Bouteilles interstellaires - Episode 2 : Les américains ont-ils vraiment caché un musée sur la lune ?

Dessins de David Novros, John Chamberlain, Forrest Myers, Claes Oldenburg, Robert Rauschenberg et Andy Wahrol

Missive obscure, ingénieur téméraire et œuvres miniaturisées : en 1969, la mission Apollo 12 abandonnait sur la Lune un musée regroupant des créations d’artistes de l’époque, parmi lesquels Andy Warhol. Incroyable réalité ou jubilatoire légende ? Le mystère demeure entier malgré de troublants éléments d’enquête…

Forrest Myers ne sait toujours pas qui a bien pu lui adresser ce morceau de papier jaune. C’était il y a plus de 50 ans, le 12 novembre 1969. Ce soir-là, alors que le jeune sculpteur américain est occupé à dîner dans son appartement new-yorkais, la sonnette retentit. Myers ouvre la porte, un employé de la Western Union lui remet un mystérieux télégramme.

La missive provient de Cap Canaveral, en Floride, d’où doit décoller deux jours plus tard la mission Apollo 12. Le destinataire fronce les yeux, découvre un court message écrit en lettres capitales, qui semble couronner de succès une énigmatique mission : « YOUR ON ‘A.O.K. ALL SYSTEMS ARE GO ». La phrase est signée d’un certain « JOHN F ». Myers est parcouru d’un frisson. Son opération secrète a fonctionné…

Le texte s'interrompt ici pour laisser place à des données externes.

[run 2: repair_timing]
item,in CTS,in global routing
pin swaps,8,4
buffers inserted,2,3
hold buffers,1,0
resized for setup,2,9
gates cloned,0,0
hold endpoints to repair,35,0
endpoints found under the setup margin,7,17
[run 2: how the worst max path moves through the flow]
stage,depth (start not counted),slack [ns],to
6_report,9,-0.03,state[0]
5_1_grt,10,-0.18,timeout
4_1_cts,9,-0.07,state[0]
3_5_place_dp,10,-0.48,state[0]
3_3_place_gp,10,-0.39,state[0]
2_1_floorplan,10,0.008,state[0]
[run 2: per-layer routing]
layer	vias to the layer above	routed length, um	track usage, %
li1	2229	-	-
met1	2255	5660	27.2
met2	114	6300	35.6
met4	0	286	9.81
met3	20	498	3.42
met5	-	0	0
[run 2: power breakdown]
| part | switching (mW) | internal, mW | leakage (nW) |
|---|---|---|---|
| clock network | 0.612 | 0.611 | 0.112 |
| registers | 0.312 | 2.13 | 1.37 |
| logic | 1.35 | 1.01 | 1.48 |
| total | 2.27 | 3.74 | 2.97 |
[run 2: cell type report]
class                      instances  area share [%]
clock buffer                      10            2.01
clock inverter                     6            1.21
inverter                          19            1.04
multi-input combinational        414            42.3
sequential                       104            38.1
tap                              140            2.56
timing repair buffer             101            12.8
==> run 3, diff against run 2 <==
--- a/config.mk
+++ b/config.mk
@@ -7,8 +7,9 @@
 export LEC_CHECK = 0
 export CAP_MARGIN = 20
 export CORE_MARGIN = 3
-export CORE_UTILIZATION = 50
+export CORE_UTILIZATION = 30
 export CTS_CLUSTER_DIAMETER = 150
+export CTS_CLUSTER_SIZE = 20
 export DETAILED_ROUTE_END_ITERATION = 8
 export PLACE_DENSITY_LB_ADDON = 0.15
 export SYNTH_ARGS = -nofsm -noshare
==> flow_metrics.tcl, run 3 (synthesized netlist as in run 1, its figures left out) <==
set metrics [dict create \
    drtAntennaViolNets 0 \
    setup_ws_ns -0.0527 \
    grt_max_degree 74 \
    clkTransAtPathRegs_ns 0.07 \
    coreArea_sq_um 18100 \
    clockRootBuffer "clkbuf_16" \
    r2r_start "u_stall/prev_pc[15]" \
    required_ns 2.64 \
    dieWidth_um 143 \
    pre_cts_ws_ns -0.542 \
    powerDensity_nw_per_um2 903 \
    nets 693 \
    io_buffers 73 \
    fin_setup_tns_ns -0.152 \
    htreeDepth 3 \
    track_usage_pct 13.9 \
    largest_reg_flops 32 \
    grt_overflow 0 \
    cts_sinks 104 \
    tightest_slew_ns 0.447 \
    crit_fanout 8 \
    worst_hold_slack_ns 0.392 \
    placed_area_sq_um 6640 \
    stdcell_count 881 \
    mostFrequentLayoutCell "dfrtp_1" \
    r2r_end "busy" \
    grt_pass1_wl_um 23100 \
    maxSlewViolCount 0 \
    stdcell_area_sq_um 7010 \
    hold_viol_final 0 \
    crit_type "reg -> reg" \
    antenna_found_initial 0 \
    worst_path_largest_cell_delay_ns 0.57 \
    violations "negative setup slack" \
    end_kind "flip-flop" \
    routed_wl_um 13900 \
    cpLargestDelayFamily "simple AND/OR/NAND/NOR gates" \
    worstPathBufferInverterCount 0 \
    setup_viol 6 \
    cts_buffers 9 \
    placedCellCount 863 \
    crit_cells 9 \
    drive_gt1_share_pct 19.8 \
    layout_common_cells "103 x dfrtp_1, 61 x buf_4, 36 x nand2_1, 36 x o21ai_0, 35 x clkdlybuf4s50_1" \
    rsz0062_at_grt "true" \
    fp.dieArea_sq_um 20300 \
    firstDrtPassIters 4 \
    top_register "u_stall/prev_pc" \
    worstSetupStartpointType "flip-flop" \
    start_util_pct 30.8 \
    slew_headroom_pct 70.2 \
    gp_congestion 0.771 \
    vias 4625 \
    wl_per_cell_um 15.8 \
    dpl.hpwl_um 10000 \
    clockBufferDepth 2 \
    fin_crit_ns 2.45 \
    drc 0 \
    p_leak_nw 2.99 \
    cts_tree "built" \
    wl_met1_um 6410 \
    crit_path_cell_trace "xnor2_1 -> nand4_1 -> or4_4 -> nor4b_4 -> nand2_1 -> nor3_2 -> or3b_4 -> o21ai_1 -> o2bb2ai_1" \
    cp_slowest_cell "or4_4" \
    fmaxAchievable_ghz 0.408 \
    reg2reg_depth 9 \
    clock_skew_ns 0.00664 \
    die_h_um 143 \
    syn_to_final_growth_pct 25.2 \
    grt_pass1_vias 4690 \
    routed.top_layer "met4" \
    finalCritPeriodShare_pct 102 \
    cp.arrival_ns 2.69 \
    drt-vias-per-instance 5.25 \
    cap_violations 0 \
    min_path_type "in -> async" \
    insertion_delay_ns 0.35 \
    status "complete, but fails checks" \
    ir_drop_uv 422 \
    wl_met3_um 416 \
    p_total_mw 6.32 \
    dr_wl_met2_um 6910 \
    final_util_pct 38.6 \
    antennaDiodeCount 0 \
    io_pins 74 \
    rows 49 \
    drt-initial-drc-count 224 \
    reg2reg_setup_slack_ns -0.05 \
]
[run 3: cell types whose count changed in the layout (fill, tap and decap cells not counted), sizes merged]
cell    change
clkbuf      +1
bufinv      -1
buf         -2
`config.mk`:
```
export PLATFORM = sky130hd
export DESIGN_NAME = sipo_rx_flat
export DESIGN_NICKNAME = d
export VERILOG_FILES = /design/src/rtl/piso_sipo_pkg.sv /design/src/rtl/sipo_rx_if.sv /design/src/rtl/sipo_out_hold.sv /design/src/rtl/sipo_rx.sv /design/src/flat_wrapper.sv
export SDC_FILE = /design/constraint.sdc
export NUM_CORES = 1
export LEC_CHECK = 0
export ABC_CLOCK_PERIOD_IN_PS = 1300
export CAP_MARGIN = 0
export CORE_AREA = 2 2 39 41
export CTS_CLUSTER_DIAMETER = 200
export CTS_CLUSTER_SIZE = 16
export DETAILED_ROUTE_END_ITERATION = 10
export DIE_AREA = 0 0 41 43
export DONT_BUFFER_PORTS = 1
export SLEW_MARGIN = 10
export SYNTH_ARGS = -nofsm -noshare
export SYNTH_HDL_FRONTEND = slang
export SYNTH_SLANG_ARGS = --single-unit
export TNS_END_PERCENT = 20
```
`constraint.sdc`:
```
create_clock -name clk -period 1.3 [get_ports clk]
set_input_delay 0.195 -clock clk [delete_from_list [all_inputs] [get_ports clk]]
set_output_delay 0.195 -clock clk [all_outputs]
set_load 0.02 [all_outputs]
```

Mais quel lien ce jeune homme de 28 ans à la solide carrure et à la moustache broussailleuse, figurant à l’époque parmi les artistes les plus en vue de la scène new-yorkaise, peut-il bien avoir avec la NASA ? En parallèle de ses activités officielles, il est en fait fasciné par l’exploration spatiale. Et rêve, après avoir avidement suivi les exploits d’Apollo 11 et les premiers pas de l’Homme sur la Lune, d’inviter l’Art sur la mission Apollo 12…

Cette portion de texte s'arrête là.